図4に示すように、第1ワイヤ21及び第2ワイヤ22は、円形の断面を有していてもよい。
【0020】
第1ワイヤ21と第2ワイヤ22は、
図4に示す上下方向において、焼結によって結合されている。焼結は、第1ワイヤ21及び第2ワイヤ22を備えるメッシュに対して熱処理を施すことによって生じる。焼結による結合は、符号23で示すように、第1ワイヤ21が第2ワイヤ22の上に位置する状態で生じていてもよく、符号24で示すように、第2ワイヤ22が第1ワイヤ21の上に位置する状態で生じていてもよい。
【0021】
図3に示すように、第1ワイヤ21と第2ワイヤ22は、第1結合23及び第2結合24が第1方向D1及び第2方向D2に交互に並ぶように結合されていてもよい。なお、第1ワイヤ21と第2ワイヤ22の位置関係は、
図3及び
図4の例には限られない。
【0022】
焼結メッシュ20は、2本の第1ワイヤ21及び2本の第2ワイヤ22によって囲まれた隙間25を含む。焼結メッシュ20を水素燃料のフィルターに使用する場合、隙間25よりも大きい寸法を有する異物が焼結メッシュ20によって捕捉される。
【0023】
符号S1及びS2はそれぞれ、第1ワイヤ21の幅及び第2ワイヤ22の幅を表す。符号S3は、隣り合う2本の第1ワイヤ21の間の間隔を表す。符号S4は、隣り合う2本の第2ワイヤ22の間の間隔を表す。幅S1、S2及び間隔S3、S4は、捕捉されるべき異物の寸法に応じて定められる。好ましくは、焼結メッシュ20は、200μm以上の寸法を有する異物を捕捉できる。
【0024】
幅S1、S2は、例えば30μm以上であり、50μm以上であってもよく、100μm以上であってもよい。幅S1、S2は、例えば500μm以下であり、300μm以下であってもよく、200μm以下であってもよい。
【0025】
間隔S3、S4は、例えば50μm以上であり、100μm以上であってもよく、150μm以上であってもよい。幅S1、S2は、例えば500μm以下であり、300μm以下であってもよく、200μm以下であってもよい。
【0026】
焼結メッシュ20は、オーステナイト系ステンレス鋼から構成されている。

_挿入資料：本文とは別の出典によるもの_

<file path="src/rtl/game_state_ctrl.sv">
// game_state_ctrl: top-level screen sequencer. Produces the screen status code,
// the title blink enable, the fade level for the colour mapper and a one-cycle
// battle-start pulse. Frame timing is taken from the asynchronous VGA frame
// clock through a synchroniser; all outputs come straight from registers.
module game_state_ctrl #(
    parameter int          BLINK_FRAMES    = 30,
    parameter int          GAMEOVER_FRAMES = 120,
    parameter logic [7:0]  ENTER_CODE      = 8'h28,
    parameter logic [7:0]  CONFIRM_CODE    = 8'h1D
) (
    input  logic       Clk,
    input  logic       Reset,
    input  logic       frame_clk,
    input  logic [7:0] keycode,
    input  logic       player_dead,
    input  logic       battle_won,
    output logic [3:0] status,
    output logic       title_visible,
    output logic [3:0] fade_level,
    output logic       battle_start
);

    // Screen codes double as the status output encoding.
    typedef enum logic [3:0] {
        ST_TITLE    = 4'd1,
        ST_FADE     = 4'd2,
        ST_BATTLE   = 4'd3,
        ST_GAMEOVER = 4'd4,
        ST_WIN      = 4'd5
    } state_t;

    localparam int BLINK_W = (BLINK_FRAMES > 1) ? $clog2(BLINK_FRAMES) : 1;

    // State is held as a plain vector so that encodings outside the enum can
    // exist in the register and be steered back to TITLE.
    logic [3:0]         r_state;
    logic               r_fsync1;
    logic               r_fsync2;
    logic               r_fsync3;
    logic               r_hit_prev;
    logic [7:0]         r_frame_cnt;
    logic [BLINK_W-1:0] r_blink_cnt;
    logic               r_title_vis;
    logic [3:0]         r_fade_level;
    logic               r_battle_start;

    logic               w_tick;
    logic               w_hit;
    logic               w_confirm;
    logic [3:0]         w_state_next;
    logic [7:0]         w_cnt_next;
    logic [BLINK_W-1:0] w_blink_next;
    logic               w_vis_next;
    logic [3:0]         w_fade_next;
    logic               w_bs_next;

    // One pulse per frame_clk rising edge, after a two-flop synchroniser.
    assign w_tick    = r_fsync2 & ~r_fsync3;
    // Confirm fires on the first cycle either accept key is seen; moving
    // directly between the two keys keeps w_hit high and gives no new edge.
    assign w_hit     = (keycode == ENTER_CODE) || (keycode == CONFIRM_CODE);
    assign w_confirm = w_hit & ~r_hit_prev;

    // Synchronise frame_clk into the Clk domain and keep the key history.
    always_ff @(posedge Clk or posedge Reset) begin
        if (Reset) begin
            r_fsync1   <= 1'b0;
            r_fsync2   <= 1'b0;
            r_fsync3   <= 1'b0;
            r_hit_prev <= 1'b0;
        end else begin
            r_fsync1   <= frame_clk;
            r_fsync2   <= r_fsync1;
            r_fsync3   <= r_fsync2;
            r_hit_prev <= w_hit;
        end
    end

    // Next-state, counter and output decode for the screen sequencer.
    always_comb begin
        w_state_next = r_state;
        w_cnt_next   = r_frame_cnt;
        w_blink_next = r_blink_cnt;
        w_vis_next   = 1'b1;
        w_bs_next    = 1'b0;
        w_fade_next  = 4'd0;

        case (r_state)
            ST_TITLE: begin
                w_vis_next = r_title_vis;
                if (w_confirm) begin
                    // Leaving wins over a coincident blink tick.
                    w_state_next = ST_FADE;
                end else if (w_tick) begin
                    if (int'(r_blink_cnt) == BLINK_FRAMES - 1) begin
                        w_vis_next   = ~r_title_vis;
                        w_blink_next = '0;
                    end else begin
                        w_blink_next = r_blink_cnt + BLINK_W'(1);
                    end
                end else begin
                    w_blink_next = r_blink_cnt;
                end
            end
            ST_FADE: begin
                if (w_tick) begin
                    if (r_frame_cnt == 8'd31) begin
                        w_state_next = ST_BATTLE;
                        w_bs_next    = 1'b1;
                    end else begin
                        w_cnt_next = r_frame_cnt + 8'd1;
                    end
                end else begin
                    w_cnt_next = r_frame_cnt;
                end
            end
            ST_BATTLE: begin
                if (player_dead) begin
                    w_state_next = ST_GAMEOVER;
                end else if (battle_won) begin
                    w_state_next = ST_WIN;
                end else begin
                    w_state_next = ST_BATTLE;
                end
            end
            ST_GAMEOVER: begin
                // Presses during the lockout are simply dropped.
                if (w_confirm && (int'(r_frame_cnt) >= GAMEOVER_FRAMES)) begin
                    w_state_next = ST_TITLE;
                end else if (w_tick && (r_frame_cnt != 8'hFF)) begin
                    w_cnt_next = r_frame_cnt + 8'd1;
                end else begin
                    w_cnt_next = r_frame_cnt;
                end
            end
            ST_WIN: begin
                if (w_confirm) begin
                    w_state_next = ST_TITLE;
                end else begin
                    w_state_next = ST_WIN;
                end
            end
            default: begin
                w_state_next = ST_TITLE;
            end
        endcase

        // Any screen change restarts the frame count and the blink phase,
        // which also makes every entry to TITLE start with the text shown.
        if (w_state_next != r_state) begin
            w_cnt_next   = 8'd0;
            w_blink_next = '0;
            w_vis_next   = 1'b1;
        end else begin
            w_cnt_next   = w_cnt_next;
        end

        if (w_state_next == ST_FADE) begin
            w_fade_next = w_cnt_next[4:1];
        end else begin
            w_fade_next = 4'd0;
        end
    end

    // Register the state, counters and every output.
    always_ff @(posedge Clk or posedge Reset) begin
        if (Reset) begin
            r_state        <= ST_TITLE;
            r_frame_cnt    <= 8'd0;
            r_blink_cnt    <= '0;
            r_title_vis    <= 1'b1;
            r_fade_level   <= 4'd0;
            r_battle_start <= 1'b0;
        end else begin
            r_state        <= w_state_next;
            r_frame_cnt    <= w_cnt_next;
            r_blink_cnt    <= w_blink_next;
            r_title_vis    <= w_vis_next;
            r_fade_level   <= w_fade_next;
            r_battle_start <= w_bs_next;
        end
    end

    assign status        = r_state;
    assign title_visible = r_title_vis;
    assign fade_level    = r_fade_level;
    assign battle_start  = r_battle_start;

endmodule

</file>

オーステナイト系ステンレス鋼は、0.08重量%以下の炭素(C)と、1.00重量%以下のケイ素(Si)と、2.00重量%以下のマンガン(Mn)と、0.045重量%以下のリン(P)と、0.030重量%以下の硫黄(S)と、8.00重量%以上15.00重量%以下のニッケル(Ni)と、16.00重量%以上20.00重量%以下のクロム(Cr)と、3.00重量%以下のモリブデン(Mo)と、残部の鉄(Fe)及び不可避の不純物と、を含む。オーステナイト系ステンレス鋼としては、SUS304、SUS316、SUS316Lなどを用いることができる。SUS304、SUS316、SUS316Lの組成の例を表1に示す。表1の数値の単位は重量%である。
【表1】
【0027】
ステンレス鋼は、腐食しにくい材料として知られている。しかしながら、発明者は、焼結メッシュ20の熱処理の条件が不適切である場合、水素燃料のフィルターとして使用される焼結メッシュ20に腐食が生じることを見出した。具体的には、焼結メッシュ20の熱処理を窒素雰囲気下で行った場合に、焼結メッシュ20に腐食が生じやすいことを見出した。
【0028】
焼結メッシュ20が腐食する理由の1つとして、下記のことが考えられる。
熱処理においては、オーステナイト化温度以上の処理温度で焼結メッシュ20が一定の時間にわたって保持される。常温から処理温度まで雰囲気温度を上昇させるとき、又は、処理温度から常温まで雰囲気温度を低下させるとき、焼結メッシュ20は、窒化物又は炭化物が析出しやすい温度の雰囲気に晒される。このため、雰囲気が窒素ガスを含んでいる場合、焼結メッシュ20の内部に窒素原子が侵入することによって、結晶粒界などにクロム窒化物が生成されることがある。クロム窒化物が生じると、その周囲のオーステナイト組織におけるクロム濃度が低下する。クロム濃度が低下すると、腐食に対する耐性が低下する。この結果、水素燃料電池の酸性環境下においてフィルターとして使用される焼結メッシュ20に腐食が生じることがある。以下の説明において、低下したクロム濃度を有するオーステナイト組織のことをクロム欠乏層とも称する。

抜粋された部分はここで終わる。